August 29th, 2022 (Updated 03/10/2023) | 8 min. read

By Doug Fuehne

With the total cost of implementing pricing software starting at around $100 000 many companies are surprised to learn that vendors use a Revenue Under Management (RUM) approach to their subscription prices, meaning that the price of their software will keep going up based on the company’s revenue. 

At Pricefx, we’ve spent a decade helping hundreds of customers improve their pricing strategies with our price optimization software and we have heard how they feel about the fact that we, like most vendors, charge RUM. 

In this article, we’ll explore what RUM is, why it works for pricing software vendors, why it makes sense for their customers, and we’ll look at which companies need to have discussions about RUM with their vendors right at the start of the relationship.

What is Revenue Under Management (RUM)?

There are a few commonly used pricing strategies that SaaS providers use (freemium, flat-rate, tiered, feature-based, usage-based…), chosen based on the type of software a vendor is selling, how their customers are likely to use their solution, and where the value of their offering lies. 

Seat-based licensing is a common software pricing approach where customers are charged per user per month and it is a good model for companies whose software is workflow- or efficiency-based; where the solution provides tools that help users do their jobs better and faster. The value of this type of software is efficiency. The more of the customer’s employees use the software, the more efficient the company becomes. So, it makes sense for such vendors to use a per-user or per-seat subscription strategy. 

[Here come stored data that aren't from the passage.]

File: config.mk
export PLATFORM = sky130hd
export DESIGN_NAME = bmu_top
export DESIGN_NICKNAME = d
export VERILOG_FILES = /design/src/common/bmu_pkg.sv /design/src/source/bmu_b_decoder.sv /design/src/bmu_alu/bmu_alu.sv /design/src/source/bmu_in_fifo.sv /design/src/source/bmu_top.sv
export SDC_FILE = /design/constraint.sdc
export NUM_CORES = 2
export LEC_CHECK = 0
export ABC_CLOCK_PERIOD_IN_PS = 13150
export BUFFER_PORTS_ARGS = -buffer_cell sky130_fd_sc_hd__buf_2
export CAP_MARGIN = 20
export CORE_MARGIN = 10
export CORE_UTILIZATION = 50
export DETAILED_ROUTE_END_ITERATION = 16
export PLACE_DENSITY_LB_ADDON = 0.05
export SETUP_SLACK_MARGIN = 0.15
export SYNTH_ARGS = -nofsm -noshare
export SYNTH_HDL_FRONTEND = slang
export SYNTH_HIERARCHICAL = 1
export SYNTH_SLANG_ARGS = --single-unit
File: constraint.sdc
create_clock -name clk -period 13.15 [get_ports clk]
set_input_delay 1.9725 -clock clk [delete_from_list [all_inputs] [get_ports clk]]
set_output_delay 1.9725 -clock clk [all_outputs]
set_load 0.02 [all_outputs]
File: src/common/bmu_pkg.sv
// Bit-manipulation unit package with opcodes, operator encodings and shared records

package bmu_pkg;

  ////////////////////////////////////////////////////////////////////////////
  // Major opcodes
  ////////////////////////////////////////////////////////////////////////////

  localparam logic [6:0] OPCODE_OP    = 7'h33;
  localparam logic [6:0] OPCODE_OPIMM = 7'h13;

  // Legal subset combinations, chosen at build time
  typedef enum logic [1:0] {
    B_NONE,
    ZBA_ZBB,
    ZBA_ZBB_ZBS,
    ZBA_ZBB_ZBC_ZBS
  } b_ext_e;

  ////////////////////////////////////////////////////////////////////////////
  // ALU operators
  ////////////////////////////////////////////////////////////////////////////

  typedef enum logic [4:0] {
    // Zba
    ALU_B_SH1ADD,
    ALU_B_SH2ADD,
    ALU_B_SH3ADD,
    // Zbb
    ALU_B_MIN,
    ALU_B_MINU,
    ALU_B_MAX,
    ALU_B_MAXU,
    ALU_B_ANDN,
    ALU_B_ORN,
    ALU_B_XNOR,
    ALU_B_ROL,
    ALU_B_ROR,
    ALU_B_ZEXT_H,
    ALU_B_CLZ,
    ALU_B_CTZ,
    ALU_B_CPOP,
    ALU_B_ORC_B,
    ALU_B_REV8,
    ALU_B_SEXT_B,
    ALU_B_SEXT_H,
    // Zbc
    ALU_B_CLMUL,
    ALU_B_CLMULH,
    ALU_B_CLMULR,
    // Zbs
    ALU_B_BSET,
    ALU_B_BCLR,
    ALU_B_BINV,
    ALU_B_BEXT,
    ALU_NONE      // Illegal or unsupported word
  } alu_op_e;

  // Second operand source
  typedef enum logic [1:0] {
    OP_B_REG,     // rs2 value
    OP_B_IMM,     // shamt field, instr[24:20]
    OP_B_NONE     // Unary operation, operand forced to zero
  } op_b_sel_e;

  ////////////////////////////////////////////////////////////////////////////
  // Records passed between blocks
  ////////////////////////////////////////////////////////////////////////////

  typedef struct packed {
    logic [31:0] instr;
    logic [31:0] rs1;
    logic [31:0] rs2;
  } issue_t;

  typedef struct packed {
    alu_op_e   alu_op;
    op_b_sel_e op_b_sel;
    logic      illegal;
  } b_ctrl_t;

  typedef struct packed {
    logic [31:0] result;
    logic        illegal;
  } result_t;

  // Decoder output for anything not executed
  localparam b_ctrl_t B_CTRL_ILLEGAL = '{
    alu_op:   ALU_NONE,
    op_b_sel: OP_B_NONE,
    illegal:  1'b1
  };

endpackage

File: src/source/bmu_b_decoder.sv
// B-extension decoder, maps OP and OP-IMM words onto ALU control
`timescale 1ns/1ps

module bmu_b_decoder #(
  parameter bmu_pkg::b_ext_e B_EXT = bmu_pkg::B_NONE
) (
  input  logic [31:0]      instr_i,
  output bmu_pkg::b_ctrl_t ctrl_o
);

  localparam bit RV32B_ZBA = (B_EXT != bmu_pkg::B_NONE);
  localparam bit RV32B_ZBB = (B_EXT != bmu_pkg::B_NONE);
  localparam bit RV32B_ZBS = (B_EXT == bmu_pkg::ZBA_ZBB_ZBS) ||
                             (B_EXT == bmu_pkg::ZBA_ZBB_ZBC_ZBS);
  localparam bit RV32B_ZBC = (B_EXT == bmu_pkg::ZBA_ZBB_ZBC_ZBS);

  bmu_pkg::alu_op_e   dec_op;   // Matched operator, before subset check
  bmu_pkg::op_b_sel_e dec_bsel;
  logic               dec_en;   // Operator belongs to an enabled subset
  logic [14:0]        funct;    // {funct7, rs2 field, funct3}

  assign funct = {instr_i[31:25], instr_i[24:20], instr_i[14:12]};

  ////////////////////////////////////////////////////////////////////////////
  // Pattern match
  ////////////////////////////////////////////////////////////////////////////

  always_comb begin
    dec_op = bmu_pkg::ALU_NONE;
    unique case (instr_i[6:0])
      bmu_pkg::OPCODE_OP: begin
        unique casez (funct)
          {7'b0010000, 5'b?????, 3'b010}: dec_op = bmu_pkg::ALU_B_SH1ADD;
          {7'b0010000, 5'b?????, 3'b100}: dec_op = bmu_pkg::ALU_B_SH2ADD;
          {7'b0010000, 5'b?????, 3'b110}: dec_op = bmu_pkg::ALU_B_SH3ADD;
          {7'b0000101, 5'b?????, 3'b100}: dec_op = bmu_pkg::ALU_B_MIN;
          {7'b0000101, 5'b?????, 3'b101}: dec_op = bmu_pkg::ALU_B_MINU;
          {7'b0000101, 5'b?????, 3'b110}: dec_op = bmu_pkg::ALU_B_MAX;
          {7'b0000101, 5'b?????, 3'b111}: dec_op = bmu_pkg::ALU_B_MAXU;
          {7'b0100000, 5'b?????, 3'b111}: dec_op = bmu_pkg::ALU_B_ANDN;
          {7'b0100000, 5'b?????, 3'b110}: dec_op = bmu_pkg::ALU_B_ORN;
          {7'b0100000, 5'b?????, 3'b100}: dec_op = bmu_pkg::ALU_B_XNOR;
          {7'b0110000, 5'b?????, 3'b001}: dec_op = bmu_pkg::ALU_B_ROL;
          {7'b0110000, 5'b?????, 3'b101}: dec_op = bmu_pkg::ALU_B_ROR;
          {7'b0000100, 5'b00000, 3'b100}: dec_op = bmu_pkg::ALU_B_ZEXT_H; // rs2 field must be x0
          {7'b0000101, 5'b?????, 3'b001}: dec_op = bmu_pkg::ALU_B_CLMUL;
          {7'b0000101, 5'b?????, 3'b011}: dec_op = bmu_pkg::ALU_B_CLMULH;
          {7'b0000101, 5'b?????, 3'b010}: dec_op = bmu_pkg::ALU_B_CLMULR;
          {7'b0010100, 5'b?????, 3'b001}: dec_op = bmu_pkg::ALU_B_BSET;
          {7'b0100100, 5'b?????, 3'b001}: dec_op = bmu_pkg::ALU_B_BCLR;
          {7'b0110100, 5'b?????, 3'b001}: dec_op = bmu_pkg::ALU_B_BINV;
          {7'b0100100, 5'b?????, 3'b101}: dec_op = bmu_pkg::ALU_B_BEXT;
          default:                        dec_op = bmu_pkg::ALU_NONE;
        endcase
      end
      bmu_pkg::OPCODE_OPIMM: begin
        unique casez (funct)
          {7'b0110000, 5'b00000, 3'b001}: dec_op = bmu_pkg::ALU_B_CLZ;
          {7'b0110000, 5'b00001, 3'b001}: dec_op = bmu_pkg::ALU_B_CTZ;
          {7'b0110000, 5'b00010, 3'b001}: dec_op = bmu_pkg::ALU_B_CPOP;
          {7'b0110000, 5'b00100, 3'b001}: dec_op = bmu_pkg::ALU_B_SEXT_B;
          {7'b0110000, 5'b00101, 3'b001}: dec_op = bmu_pkg::ALU_B_SEXT_H;
          {7'b0010100, 5'b00111, 3'b101}: dec_op = bmu_pkg::ALU_B_ORC_B;
          {7'b0110100, 5'b11000, 3'b101}: dec_op = bmu_pkg::ALU_B_REV8;
          {7'b0110000, 5'b?????, 3'b101}: dec_op = bmu_pkg::ALU_B_ROR;  // rori
          {7'b0010100, 5'b?????, 3'b001}: dec_op = bmu_pkg::ALU_B_BSET; // bseti
          {7'b0100100, 5'b?????, 3'b001}: dec_op = bmu_pkg::ALU_B_BCLR; // bclri
          {7'b0110100, 5'b?????, 3'b001}: dec_op = bmu_pkg::ALU_B_BINV; // binvi
          {7'b0100100, 5'b?????, 3'b101}: dec_op = bmu_pkg::ALU_B_BEXT; // bexti
          default:                        dec_op = bmu_pkg::ALU_NONE;
        endcase
      end
      default: dec_op = bmu_pkg::ALU_NONE; // Not a B opcode
    endcase
  end

  ////////////////////////////////////////////////////////////////////////////
  // Subset check and operand b source
  ////////////////////////////////////////////////////////////////////////////

  always_comb begin
    unique case (dec_op)
      bmu_pkg::ALU_B_SH1ADD, bmu_pkg::ALU_B_SH2ADD, bmu_pkg::ALU_B_SH3ADD:
        dec_en = RV32B_ZBA;
      bmu_pkg::ALU_B_CLMUL, bmu_pkg::ALU_B_CLMULH, bmu_pkg::ALU_B_CLMULR:
        dec_en = RV32B_ZBC;
      bmu_pkg::ALU_B_BSET, bmu_pkg::ALU_B_BCLR, bmu_pkg::ALU_B_BINV, bmu_pkg::ALU_B_BEXT:
        dec_en = RV32B_ZBS;
      bmu_pkg::ALU_NONE: dec_en = 1'b0;
      default:           dec_en = RV32B_ZBB; // Remaining operators are Zbb
    endcase
  end

  always_comb begin
    unique case (dec_op)
      bmu_pkg::ALU_B_ZEXT_H, bmu_pkg::ALU_B_CLZ, bmu_pkg::ALU_B_CTZ, bmu_pkg::ALU_B_CPOP,
      bmu_pkg::ALU_B_ORC_B, bmu_pkg::ALU_B_REV8, bmu_pkg::ALU_B_SEXT_B, bmu_pkg::ALU_B_SEXT_H:
        dec_bsel = bmu_pkg::OP_B_NONE;
      default:
        dec_bsel = (instr_i[6:0] == bmu_pkg::OPCODE_OPIMM) ? bmu_pkg::OP_B_IMM
                                                           : bmu_pkg::OP_B_REG;
    endcase
  end

  always_comb begin
    if (dec_en) begin
      ctrl_o.alu_op   = dec_op;
      ctrl_o.op_b_sel = dec_bsel;
      ctrl_o.illegal  = 1'b0;
    end else begin
      ctrl_o = bmu_pkg::B_CTRL_ILLEGAL;
    end
  end

endmodule

File: src/bmu_alu/bmu_alu.sv
// B-extension ALU, computes Zba, Zbb, Zbc and Zbs results
`timescale 1ns/1ps

module bmu_alu (
  input  bmu_pkg::alu_op_e op_i,
  input  logic [31:0]      a_i,
  input  logic [31:0]      b_i,
  output logic [31:0]      result_o
);

  logic [4:0]  sh;          // Shift amount and bit index
  logic [63:0] rot_l;
  logic [63:0] rot_r;
  logic [31:0] bit_mask;
  logic [5:0]  clz_cnt;
  logic [5:0]  ctz_cnt;
  logic [5:0]  cpop_cnt;
  logic [63:0] clmul_prod;  // Full carry-less product

  assign sh       = b_i[4:0];
  assign rot_l    = {a_i, a_i} << sh;
  assign rot_r    = {a_i, a_i} >> sh;
  assign bit_mask = 32'h1 << sh;

  ////////////////////////////////////////////////////////////////////////////
  // Counting and carry-less multiply
  ////////////////////////////////////////////////////////////////////////////

  always_comb begin
    clz_cnt  = 6'd32;
    ctz_cnt  = 6'd32;
    cpop_cnt = '0;
    for (int i = 0; i < 32; i++) begin
      if (a_i[i]) clz_cnt = 6'(31 - i);       // Highest set bit wins
      if (a_i[31-i]) ctz_cnt = 6'(31 - i);    // Lowest set bit wins
      cpop_cnt = cpop_cnt + 6'(a_i[i]);
    end
  end

  // One partial term per bit of b
  always_comb begin
    clmul_prod = '0;
    for (int i = 0; i < 32; i++) begin
      if (b_i[i]) clmul_prod = clmul_prod ^ ({32'b0, a_i} << i);
    end
  end

  ////////////////////////////////////////////////////////////////////////////
  // Result select
  ////////////////////////////////////////////////////////////////////////////

  always_comb begin
    unique case (op_i)
      bmu_pkg::ALU_B_SH1ADD: result_o = {a_i[30:0], 1'b0} + b_i;
      bmu_pkg::ALU_B_SH2ADD: result_o = {a_i[29:0], 2'b0} + b_i;
      bmu_pkg::ALU_B_SH3ADD: result_o = {a_i[28:0], 3'b0} + b_i;
      bmu_pkg::ALU_B_MIN:    result_o = ($signed(a_i) < $signed(b_i)) ? a_i : b_i;
      bmu_pkg::ALU_B_MINU:   result_o = (a_i < b_i) ? a_i : b_i;
      bmu_pkg::ALU_B_MAX:    result_o = ($signed(a_i) < $signed(b_i)) ? b_i : a_i;
      bmu_pkg::ALU_B_MAXU:   result_o = (a_i < b_i) ? b_i : a_i;
      bmu_pkg::ALU_B_ANDN:   result_o = a_i & ~b_i;
      bmu_pkg::ALU_B_ORN:    result_o = a_i | ~b_i;
      bmu_pkg::ALU_B_XNOR:   result_o = ~(a_i ^ b_i);
      bmu_pkg::ALU_B_ROL:    result_o = rot_l[63:32];
      bmu_pkg::ALU_B_ROR:    result_o = rot_r[31:0];
      bmu_pkg::ALU_B_ZEXT_H: result_o = {16'b0, a_i[15:0]};
      bmu_pkg::ALU_B_CLZ:    result_o = {26'b0, clz_cnt};
      bmu_pkg::ALU_B_CTZ:    result_o = {26'b0, ctz_cnt};
      bmu_pkg::ALU_B_CPOP:   result_o = {26'b0, cpop_cnt};
      bmu_pkg::ALU_B_ORC_B: begin
        for (int i = 0; i < 4; i++) begin
          result_o[i*8 +: 8] = (|a_i[i*8 +: 8]) ? 8'hff : 8'h00;
        end
      end
      bmu_pkg::ALU_B_REV8:   result_o = {a_i[7:0], a_i[15:8], a_i[23:16], a_i[31:24]};
      bmu_pkg::ALU_B_SEXT_B: result_o = {{24{a_i[7]}}, a_i[7:0]};
      bmu_pkg::ALU_B_SEXT_H: result_o = {{16{a_i[15]}}, a_i[15:0]};
      bmu_pkg::ALU_B_CLMUL:  result_o = clmul_prod[31:0];
      bmu_pkg::ALU_B_CLMULH: result_o = clmul_prod[63:32];
      bmu_pkg::ALU_B_CLMULR: result_o = clmul_prod[62:31];
      bmu_pkg::ALU_B_BSET:   result_o = a_i | bit_mask;
      bmu_pkg::ALU_B_BCLR:   result_o = a_i & ~bit_mask;
      bmu_pkg::ALU_B_BINV:   result_o = a_i ^ bit_mask;
      bmu_pkg::ALU_B_BEXT:   result_o = {31'b0, a_i[sh]};
      default:               result_o = '0; // ALU_NONE
    endcase
  end

endmodule

File: src/source/bmu_in_fifo.sv
// Input buffer of issued instructions, sized to the input credit count
`timescale 1ns/1ps

module bmu_in_fifo #(
  parameter int DEPTH = 4
) (
  input  logic            clk,
  input  logic            arst_n_i,
  input  logic            push_i,
  input  bmu_pkg::issue_t push_data_i,
  input  logic            pop_i,
  output bmu_pkg::issue_t pop_data_o,
  output logic            empty_o
);

  localparam int PTR_W = (DEPTH > 1) ? $clog2(DEPTH) : 1;
  localparam int CNT_W = $clog2(DEPTH + 1);

  bmu_pkg::issue_t  mem [DEPTH];
  logic [PTR_W-1:0] wr_ptr_q;
  logic [PTR_W-1:0] rd_ptr_q;
  logic [CNT_W-1:0] count_q;   // Entries held

  always_ff @(posedge clk or negedge arst_n_i) begin
    if (!arst_n_i) begin
      wr_ptr_q <= '0;
      rd_ptr_q <= '0;
      count_q  <= '0;
    end else begin
      if (push_i) begin
        wr_ptr_q <= (wr_ptr_q == PTR_W'(DEPTH - 1)) ? '0 : wr_ptr_q + 1'b1;
      end
      if (pop_i) begin
        rd_ptr_q <= (rd_ptr_q == PTR_W'(DEPTH - 1)) ? '0 : rd_ptr_q + 1'b1;
      end
      count_q <= count_q + CNT_W'(push_i) - CNT_W'(pop_i);
    end
  end

  // Storage
  always_ff @(posedge clk) begin
    if (push_i) mem[wr_ptr_q] <= push_data_i;
  end

  assign pop_data_o = mem[rd_ptr_q];
  assign empty_o    = (count_q == '0);

endmodule

File: src/source/bmu_top.sv
// Bit-manipulation execute unit top level with credit flow control on both sides
`timescale 1ns/1ps

module bmu_top #(
  parameter bmu_pkg::b_ext_e B_EXT       = bmu_pkg::ZBA_ZBB_ZBC_ZBS,
  parameter int              IN_DEPTH    = 4,
  parameter int              OUT_CREDITS = 2
) (
  input  logic             clk,
  input  logic             arst_n_i,
  input  logic             in_valid_i,
  input  bmu_pkg::issue_t  in_data_i,
  output logic             in_credit_o,
  output logic             out_valid_o,
  output bmu_pkg::result_t out_data_o,
  input  logic             out_credit_i
);

  localparam int CNT_W = $clog2(OUT_CREDITS + 1);

  bmu_pkg::issue_t  pop_data;
  logic             fifo_empty;
  logic             pop;
  bmu_pkg::b_ctrl_t ctrl;
  logic [31:0]      op_b;
  logic [31:0]      alu_res;
  logic [CNT_W-1:0] out_cred_q;     // Output credits not yet spent
  logic             in_credit_q;
  logic             out_valid_q;
  bmu_pkg::result_t out_data_q;

  bmu_in_fifo #(.DEPTH(IN_DEPTH)) bmu_in_fifo_inst (
    .clk         (clk),
    .arst_n_i    (arst_n_i),
    .push_i      (in_valid_i),
    .push_data_i (in_data_i),
    .pop_i       (pop),
    .pop_data_o  (pop_data),
    .empty_o     (fifo_empty)
  );

  // A returning credit can be spent in the cycle it arrives
  assign pop = !fifo_empty && ((out_cred_q != '0) || out_credit_i);

  bmu_b_decoder #(.B_EXT(B_EXT)) bmu_b_decoder_inst (
    .instr_i (pop_data.instr),
    .ctrl_o  (ctrl)
  );

  always_comb begin
    unique case (ctrl.op_b_sel)
      bmu_pkg::OP_B_REG: op_b = pop_data.rs2;
      bmu_pkg::OP_B_IMM: op_b = {27'b0, pop_data.instr[24:20]}; // shamt
      default:           op_b = '0;
    endcase
  end

  bmu_alu bmu_alu_inst (
    .op_i     (ctrl.alu_op),
    .a_i      (pop_data.rs1),
    .b_i      (op_b),
    .result_o (alu_res)
  );

  //////////////////////////////////////////////////////////////////////////
  // Output stage and credit counter
  //////////////////////////////////////////////////////////////////////////

  // Credit is taken on the edge that raises out_valid_o
  always_ff @(posedge clk or negedge arst_n_i) begin
    if (!arst_n_i) begin
      out_cred_q  <= CNT_W'(OUT_CREDITS);
      out_valid_q <= 1'b0;
      in_credit_q <= 1'b0;
    end else begin
      out_cred_q  <= out_cred_q + CNT_W'(out_credit_i) - CNT_W'(pop);
      out_valid_q <= pop;
      in_credit_q <= pop;   // One input credit per popped entry
    end
  end

  always_ff @(posedge clk) begin
    if (pop) begin
      out_data_q.result  <= ctrl.illegal ? 32'b0 : alu_res;
      out_data_q.illegal <= ctrl.illegal;
    end
  end

  assign out_valid_o = out_valid_q;
  assign out_data_o  = out_data_q;
  assign in_credit_o = in_credit_q;

endmodule

Word-level counts from Yosys, hierarchy flattened:

Memories as Yosys holds them, arrays and structs flattened.
Index checks and enable logic that the tools add are counted.

* register bits: 43
* bits in writable memories: 384
* ROM bits: 32
* bits of input ports: 100
* output and inout bits: 35
* memories kept: 2

* add/subtract/negate cells: 40
* $lt $le $gt $ge: 3
* equal/unequal tests: 66
* shift-type cells: 3
* mux-type cells: 118
* bitwise gates (word level): 40
* reduce and logical (&&, ||, !) cells: 12

Memory list
* bmu_in_fifo_inst.mem: words 4, bits a word 96, read ports 1, clocked after memory_dff 0, write ports 1, RTL line bmu_in_fifo.sv:19 `bmu_pkg::issue_t mem [DEPTH];`
* (name not given): words 32, bits a word 1, read ports 1, clocked after memory_dff 0, write ports 0, RTL line bmu_b_decoder.sv:82 `unique case (dec_op)`

Operators by type and width (number)
* $mux W64: 31
* $pmux W32 S27: 1
* $mux W6: 64
* $add A6 B1 Y6: 30
* $mux W32: 5
* $pmux W5 S20: 1
* $add A32 B32 Y32: 3
* $not A32 Y32: 3
* $eq A15 B14 Y1 const B: 6
* $eq A10 B9 Y1 const B: 8
* $eq A5 B5 Y1 const B: 15
* $eq A10 B6 Y1 const B: 7
* $and A32 B32 Y32: 2
* $lt A32 B32 Y1: 2
* $or A32 B32 Y32: 2
* $pmux W32 S2: 1
* $shl A64 B5 Y64: 1
* $shr A64 B5 Y32: 1
* $xor A32 B32 Y32: 2
* $xor A64 B34 Y64: 1
* $xor A64 B35 Y64: 1
* $xor A64 B36 Y64: 1
* $xor A64 B37 Y64: 1
* $xor A64 B38 Y64: 1
* other kinds (59): 92

Longest topological paths before layout:

An unclocked memory read counts as a cell.

* depth in word-level cells: 74
* mapped depth: 35

Hierarchy:

Netlist, hierarchy kept.

By module, submodules not included
* bmu_alu: times used 1, cells an instance 4288, area each 27523.9 um2, seq. area each 0.0 um2
* bmu_in_fifo: times used 1, cells an instance 537, area each 14251.2 um2, seq. area each 11706.2 um2
* bmu_top: times used 1, cells an instance 121, area each 1650.3 um2, seq. area each 1067.3 um2
* bmu_b_decoder: times used 1, cells an instance 122, area each 830.8 um2, seq. area each 0.0 um2

Least setup slack after synthesis:

No wires, ideal clock.

* kind: flip-flop to flip-flop
* start point: reg bmu_in_fifo_inst.rd_ptr_q[0]
* end point: reg out_data_q (netlist bit out_data_o[22]) (data pin)
* setup time: 254 ps
* arrival time: 8104 ps
* data required time: 12896 ps
* setup slack: 4792 ps
* cell stages (with the launch flop): 33
* path through: dfrtp_1 buf_6 buf_12 buf_8 mux4_2 or4_4 or4_4 o32ai_2 nand3_1 o31a_2 nand2b_4 o221a_1 buf_6 nor2_4 buf_6 and2_1 clkbuf_1 clkbuf_1 buf_1 clkbuf_1 inv_1 ha_1 nand4_1 nor3_1 or4b_2 nor4_1 nor3_2 xnor2_2 a221o_1 a2111o_1 a221o_1 a221o_1 and2b_1

RTL lines
* start: declaration: RTL line bmu_in_fifo.sv:21 `logic [PTR_W-1:0] rd_ptr_q;`
* start signal: assignment: RTL line bmu_in_fifo.sv:34 `rd_ptr_q <= (rd_ptr_q == PTR_W'(DEPTH - 1)) ? '0 : rd_ptr_q + 1'b1;`
* end: declaration: RTL line bmu_top.sv:30 `bmu_pkg::result_t out_data_q;`

==> summary.md <==
| Metric | Value |
|---|---|
| Comb pwr share | 0.757 |
| Clock tree sinks | 387 |
| Share of cells above drive strength 1 | 0.118 |
| Total global-route track usage | 0.375 |
| Max Clk Rate | 98.2 MHz |
| HP Class | reg -> reg |
| Pre-antenna DRT Iters | 6 |
| Core Util, Final | 0.537 |
| Die area | 97800 um^2 |
| Slew margin rel. | 0.0752 |
| Slew @ Worst Pin | 1.37 ns |
| Slowest cell on crit path | dfrtp_4 |
| Setup Skew | 0.0292 ns |
| Vias in the first global route | 38.0k |
| Post-cts resize count | 0 |
| Post-CTS setup buffer count | 0 |
| Max incr delay on CP | 0.84 ns |
| Htree depth | 2 |
| Crit path max fanout | 32 |
| Core area | 85000 um^2 |
| Yosys warns | 6 |
| Crit Path Class | reg -> reg |
| DR DRC count | 0 |
| Drt total wl | 189000 um |
| Root Buffer | clkbuf_16 |
| Lkg Pwr | 0.0150 uW |
| First-pass GRT wire length | 273000 um |
| Synth Area per Inst | 8.54 um^2 |
| Post-Synthesis Cells | 5018 |
| Via/cell ratio | 6.54 |
| Total global routing overflow | 0 |
| Max VDD drop | 0.00132 V |
| Clock power frac | 0.093 |
| Die X | 313 um |
| Port buffer count | 124 |
| Internal power | 5110 uW |
| Starting Density | 0.504 |
| Placer Congestion | 1.09 |
| CTS hold repair buffers | 0 |
| Share of power burned in registers | 0.150 |
| Row count | 107 |
| Vias | 39.7k |
| Max Root-Sink Buffers | 3 |
| I/O Pins | 135 |
| Crit path launch type | register |
| Final HPWL DP | 127000 um |
| Bufs and invs on worst path | 3 |
| Number of max-cap violations | 0 |
| Syn nets | 5285 |
| Clock slew at reported path FFs | 0.06 ns |
| Critical path capture point type | register |
| ANT nets after route | 0 |
| Chip height | 313 um |
| DR iter-0 viols | 5638 |
| Status | completed |
| Crit path time final | 10.18 ns |
| Unrepaired setup endpoints after global routing | no |
| CTS buffer count | 41 |
| CP Data Arrival Time | 10.51 ns |
| Fin nets | 5167 |
| Fin. Hold Viols | 0 |
| Initial antenna violation count | 11 |
| Required @ worst endpoint | 13.48 ns |
| Sw Share | 0.564 |
| NetSw | 6600 uW |
| CP delay by family, top | compound AO/OA/AOI/OAI gates |
| Area Overhead vs Synth | 6.56% |
| Final period utilization | 0.774 |
| Pwr dens | 257 nW/um^2 |
| CTS tree | yes |
| Largest net degree at the start of global routing | 68 |
| Max-slew violations | 0 |
| Synthesized area | 42800 um^2 |
| Number of setup violations in the final report | 0 |
| Clk_lat worst skew | 0.57 ns |
| Wire per inst | 31.2 um |
| Total negative setup slack | 0 ns |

Revenue Under Management or RUM (also known as Annual Revenue Management or ARM) is a type of value-based pricing, where prices are based on the value the software brings to the customer. The more value a customer sees in the software, the more the vendor can charge for it. (It differs from a gain- or value-share approach, where customers only pay for software once they see value from it.) RUM is popular with pricing software vendors, because the value of the software is revenue. The more revenue gained thanks to the benefits of the software, the more they pay for it. Most vendors charge subscriptions based on RUM on a sliding scale.  

So, at Pricefx for example, your subscription could cost anything from $100 000 to $3.5 million per year depending on your company’s yearly annual Revenue Under Management (RUM) or Annual Revenue Managed (ARM).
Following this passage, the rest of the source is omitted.